| What you will do |
Output the data word for word. Begin at its first line and end at the line with "u_ram/mem | 2048 |".

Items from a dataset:
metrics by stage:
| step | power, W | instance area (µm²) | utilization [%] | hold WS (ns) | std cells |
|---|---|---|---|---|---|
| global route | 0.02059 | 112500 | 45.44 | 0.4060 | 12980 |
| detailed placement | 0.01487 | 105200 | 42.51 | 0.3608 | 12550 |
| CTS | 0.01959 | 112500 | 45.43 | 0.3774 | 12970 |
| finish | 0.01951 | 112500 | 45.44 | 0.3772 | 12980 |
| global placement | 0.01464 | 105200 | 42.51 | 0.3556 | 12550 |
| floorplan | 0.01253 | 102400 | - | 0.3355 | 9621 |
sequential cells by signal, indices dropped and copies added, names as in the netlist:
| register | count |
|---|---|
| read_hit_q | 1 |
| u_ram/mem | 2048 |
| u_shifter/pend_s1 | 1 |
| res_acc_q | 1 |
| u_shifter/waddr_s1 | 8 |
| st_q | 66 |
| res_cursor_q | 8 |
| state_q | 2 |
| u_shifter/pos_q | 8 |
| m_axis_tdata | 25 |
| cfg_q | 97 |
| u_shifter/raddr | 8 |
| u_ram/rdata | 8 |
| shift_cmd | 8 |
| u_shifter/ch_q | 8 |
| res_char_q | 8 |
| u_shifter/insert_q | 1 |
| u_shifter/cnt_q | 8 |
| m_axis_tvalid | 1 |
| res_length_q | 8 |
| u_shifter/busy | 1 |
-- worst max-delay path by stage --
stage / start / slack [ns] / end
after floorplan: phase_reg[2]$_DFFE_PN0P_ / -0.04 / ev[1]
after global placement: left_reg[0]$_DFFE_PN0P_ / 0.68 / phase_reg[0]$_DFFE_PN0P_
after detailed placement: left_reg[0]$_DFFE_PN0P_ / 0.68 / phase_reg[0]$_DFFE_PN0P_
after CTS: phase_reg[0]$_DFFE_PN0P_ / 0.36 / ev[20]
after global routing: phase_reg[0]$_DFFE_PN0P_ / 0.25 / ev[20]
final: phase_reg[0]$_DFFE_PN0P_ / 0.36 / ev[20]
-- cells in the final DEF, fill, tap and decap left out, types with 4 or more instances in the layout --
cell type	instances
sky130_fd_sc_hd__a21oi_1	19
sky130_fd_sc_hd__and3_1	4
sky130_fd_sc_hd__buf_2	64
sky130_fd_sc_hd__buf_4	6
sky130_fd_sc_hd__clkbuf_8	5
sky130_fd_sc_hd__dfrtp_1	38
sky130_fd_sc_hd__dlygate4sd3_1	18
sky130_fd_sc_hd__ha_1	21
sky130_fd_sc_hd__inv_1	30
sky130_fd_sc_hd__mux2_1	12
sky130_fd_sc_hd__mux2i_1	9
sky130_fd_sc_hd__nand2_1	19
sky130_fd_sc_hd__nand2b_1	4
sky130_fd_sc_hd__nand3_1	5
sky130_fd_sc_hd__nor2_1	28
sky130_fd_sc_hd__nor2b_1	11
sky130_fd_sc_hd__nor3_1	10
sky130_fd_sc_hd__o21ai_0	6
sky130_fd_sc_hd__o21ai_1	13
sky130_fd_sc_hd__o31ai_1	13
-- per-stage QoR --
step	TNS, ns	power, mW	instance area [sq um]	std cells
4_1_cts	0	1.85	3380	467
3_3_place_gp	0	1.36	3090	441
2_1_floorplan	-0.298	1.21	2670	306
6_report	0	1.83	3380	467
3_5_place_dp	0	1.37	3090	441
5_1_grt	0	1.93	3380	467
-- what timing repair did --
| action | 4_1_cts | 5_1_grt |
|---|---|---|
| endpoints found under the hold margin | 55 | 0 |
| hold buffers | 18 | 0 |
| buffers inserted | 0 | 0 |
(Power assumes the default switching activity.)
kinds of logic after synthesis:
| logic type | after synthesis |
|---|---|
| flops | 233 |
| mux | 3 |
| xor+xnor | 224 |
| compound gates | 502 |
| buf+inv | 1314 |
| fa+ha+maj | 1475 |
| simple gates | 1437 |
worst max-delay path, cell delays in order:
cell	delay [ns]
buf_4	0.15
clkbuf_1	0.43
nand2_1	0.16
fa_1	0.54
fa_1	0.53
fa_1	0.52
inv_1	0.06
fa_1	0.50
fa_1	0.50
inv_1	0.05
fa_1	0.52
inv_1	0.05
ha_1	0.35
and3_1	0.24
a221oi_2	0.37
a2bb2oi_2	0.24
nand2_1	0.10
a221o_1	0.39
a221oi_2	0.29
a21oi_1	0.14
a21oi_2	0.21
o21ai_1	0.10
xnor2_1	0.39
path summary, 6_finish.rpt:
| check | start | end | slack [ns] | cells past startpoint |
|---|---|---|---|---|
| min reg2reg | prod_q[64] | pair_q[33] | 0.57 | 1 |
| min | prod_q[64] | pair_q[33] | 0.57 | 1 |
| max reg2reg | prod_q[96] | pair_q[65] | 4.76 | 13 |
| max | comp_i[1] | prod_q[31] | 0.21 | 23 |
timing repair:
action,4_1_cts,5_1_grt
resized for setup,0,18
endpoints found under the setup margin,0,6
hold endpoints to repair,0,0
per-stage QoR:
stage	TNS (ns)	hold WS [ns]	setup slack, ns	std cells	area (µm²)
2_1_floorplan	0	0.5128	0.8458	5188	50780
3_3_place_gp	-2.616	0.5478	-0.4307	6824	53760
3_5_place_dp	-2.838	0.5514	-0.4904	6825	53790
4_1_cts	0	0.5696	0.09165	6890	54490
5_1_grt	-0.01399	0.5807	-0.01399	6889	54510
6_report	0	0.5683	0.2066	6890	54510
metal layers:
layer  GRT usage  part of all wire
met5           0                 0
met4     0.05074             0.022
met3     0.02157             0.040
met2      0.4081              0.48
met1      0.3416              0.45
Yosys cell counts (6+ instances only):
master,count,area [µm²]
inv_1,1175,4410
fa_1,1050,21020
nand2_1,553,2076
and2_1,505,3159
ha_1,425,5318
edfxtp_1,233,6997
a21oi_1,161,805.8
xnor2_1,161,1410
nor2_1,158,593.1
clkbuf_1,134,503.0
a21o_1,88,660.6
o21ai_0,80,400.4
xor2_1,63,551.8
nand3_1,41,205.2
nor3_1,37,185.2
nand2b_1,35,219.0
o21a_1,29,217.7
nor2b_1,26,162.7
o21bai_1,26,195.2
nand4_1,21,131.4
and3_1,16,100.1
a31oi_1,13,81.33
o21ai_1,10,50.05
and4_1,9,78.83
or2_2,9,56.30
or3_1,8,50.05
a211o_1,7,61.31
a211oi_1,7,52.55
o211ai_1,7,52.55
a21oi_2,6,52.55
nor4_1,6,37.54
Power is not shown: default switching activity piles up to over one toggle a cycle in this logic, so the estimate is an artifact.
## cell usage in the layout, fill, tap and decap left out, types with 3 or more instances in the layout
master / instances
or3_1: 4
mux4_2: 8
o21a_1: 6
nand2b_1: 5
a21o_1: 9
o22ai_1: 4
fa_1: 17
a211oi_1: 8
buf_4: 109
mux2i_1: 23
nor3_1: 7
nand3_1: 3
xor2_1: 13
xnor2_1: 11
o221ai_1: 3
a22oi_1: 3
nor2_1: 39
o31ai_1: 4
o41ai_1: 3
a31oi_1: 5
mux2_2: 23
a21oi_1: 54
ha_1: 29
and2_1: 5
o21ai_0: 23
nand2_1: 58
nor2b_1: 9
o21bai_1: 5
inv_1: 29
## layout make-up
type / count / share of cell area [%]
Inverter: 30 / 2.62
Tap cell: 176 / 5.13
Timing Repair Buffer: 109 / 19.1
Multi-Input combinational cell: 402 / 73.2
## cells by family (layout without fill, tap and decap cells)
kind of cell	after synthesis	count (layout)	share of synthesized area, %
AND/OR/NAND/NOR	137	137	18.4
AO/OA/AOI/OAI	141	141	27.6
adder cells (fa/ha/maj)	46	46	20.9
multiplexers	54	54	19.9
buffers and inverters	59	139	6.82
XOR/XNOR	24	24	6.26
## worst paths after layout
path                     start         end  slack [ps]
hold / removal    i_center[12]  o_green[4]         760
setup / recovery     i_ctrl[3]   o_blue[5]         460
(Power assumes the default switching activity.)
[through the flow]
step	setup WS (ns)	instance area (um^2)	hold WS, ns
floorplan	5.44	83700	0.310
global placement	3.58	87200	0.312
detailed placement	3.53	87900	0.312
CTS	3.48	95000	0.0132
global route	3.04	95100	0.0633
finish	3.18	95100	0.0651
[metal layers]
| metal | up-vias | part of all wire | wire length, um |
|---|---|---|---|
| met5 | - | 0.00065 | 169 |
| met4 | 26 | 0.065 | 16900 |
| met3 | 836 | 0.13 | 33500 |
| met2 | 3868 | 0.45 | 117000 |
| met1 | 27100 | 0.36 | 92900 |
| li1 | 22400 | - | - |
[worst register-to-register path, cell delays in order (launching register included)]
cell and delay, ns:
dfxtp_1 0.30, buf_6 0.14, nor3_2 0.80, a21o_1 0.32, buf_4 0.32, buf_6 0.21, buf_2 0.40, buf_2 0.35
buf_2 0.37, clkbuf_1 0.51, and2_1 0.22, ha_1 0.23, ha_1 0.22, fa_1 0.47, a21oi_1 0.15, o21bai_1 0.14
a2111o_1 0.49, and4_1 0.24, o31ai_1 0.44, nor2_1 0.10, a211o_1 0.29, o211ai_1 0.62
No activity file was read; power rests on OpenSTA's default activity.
`config.mk`:
```
export PLATFORM = sky130hd
export DESIGN_NAME = rmo_ctrl
export DESIGN_NICKNAME = d
export VERILOG_FILES = /design/src/design/rmo_pkg.sv /design/src/design/rmo_ctrl.sv
export VERILOG_INCLUDE_DIRS = /design/src /design/src/design
export SDC_FILE = /design/constraint.sdc
export NUM_CORES = 1
export LEC_CHECK = 0
export BUFFER_PORTS_ARGS = -buffer_cell sky130_fd_sc_hd__buf_4
export CORE_MARGIN = 2
export CORE_UTILIZATION = 52
export CTS_CLUSTER_DIAMETER = 30
export DETAILED_ROUTE_END_ITERATION = 10
export PLACE_DENSITY = 0.86
export SLEW_MARGIN = 10
export SYNTH_ARGS = -nofsm -noshare
export SYNTH_HDL_FRONTEND = slang
export SYNTH_SLANG_ARGS = --single-unit
```
`constraint.sdc`:
```
create_clock -name clk -period 2.1 [get_ports clk]
set_input_delay 0.42 -clock clk [delete_from_list [all_inputs] [get_ports clk]]
set_output_delay 0.42 -clock clk [all_outputs]
set_load 0.01 [all_outputs]
```
**config.mk**
```make
export PLATFORM = sky130hd
export DESIGN_NAME = h2d_ctrl
export DESIGN_NICKNAME = d
export VERILOG_FILES = /design/src/rtl/h2d_pkg.sv /design/src/rtl/h2d_ctrl.sv
export SDC_FILE = /design/constraint.sdc
export NUM_CORES = 1
export LEC_CHECK = 0
export BUFFER_PORTS_ARGS = -buffer_cell sky130_fd_sc_hd__buf_2
export CORE_AREA = 4 4 41 43
export CTS_CLUSTER_DIAMETER = 150
export CTS_CLUSTER_SIZE = 24
export DETAILED_ROUTE_END_ITERATION = 16
export DIE_AREA = 0 0 45 47
export HOLD_SLACK_MARGIN = 0.03
export PLACE_DENSITY = 0.47
export SLEW_MARGIN = 20
export SYNTH_ARGS = -nofsm -noshare
export SYNTH_HDL_FRONTEND = slang
export SYNTH_SLANG_ARGS = --single-unit
```
**constraint.sdc**
```tcl
create_clock -name clk -period 2.2 [get_ports clk]
set_input_delay 0.11 -clock clk [delete_from_list [all_inputs] [get_ports clk]]
set_output_delay 0.11 -clock clk [all_outputs]
set_load 0.02 [all_outputs]
```
### config.mk
export PLATFORM = sky130hd
export DESIGN_NAME = three_operand_risc_execute_stage
export DESIGN_NICKNAME = d
export VERILOG_FILES = /design/src/rtl/trex_pkg.sv /design/src/rtl/three_operand_risc_execute_stage.sv
export SDC_FILE = /design/constraint.sdc
export NUM_CORES = 2
export LEC_CHECK = 0
export ABC_AREA = 1
export BUFFER_PORTS_ARGS = -buffer_cell sky130_fd_sc_hd__buf_2
export CAP_MARGIN = 20
export CORE_MARGIN = 5
export CORE_UTILIZATION = 40
export CTS_CLUSTER_DIAMETER = 40
export DETAILED_ROUTE_END_ITERATION = 8
export PLACE_DENSITY = 0.68
export SLEW_MARGIN = 20
export SYNTH_ARGS = -nofsm -noshare
export SYNTH_HDL_FRONTEND = slang
export SYNTH_SLANG_ARGS = --single-unit
export TNS_END_PERCENT = 100
### constraint.sdc
create_clock -name clk -period 9 [get_ports clk]
set_input_delay 1.8 -clock clk [delete_from_list [all_inputs] [get_ports clk]]
set_output_delay 1.8 -clock clk [all_outputs]
set_load 0.03 [all_outputs]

| Exercise solution |
metrics by stage:
| step | power, W | instance area (µm²) | utilization [%] | hold WS (ns) | std cells |
|---|---|---|---|---|---|
| global route | 0.02059 | 112500 | 45.44 | 0.4060 | 12980 |
| detailed placement | 0.01487 | 105200 | 42.51 | 0.3608 | 12550 |
| CTS | 0.01959 | 112500 | 45.43 | 0.3774 | 12970 |
| finish | 0.01951 | 112500 | 45.44 | 0.3772 | 12980 |
| global placement | 0.01464 | 105200 | 42.51 | 0.3556 | 12550 |
| floorplan | 0.01253 | 102400 | - | 0.3355 | 9621 |
sequential cells by signal, indices dropped and copies added, names as in the netlist:
| register | count |
|---|---|
| read_hit_q | 1 |
| u_ram/mem | 2048 |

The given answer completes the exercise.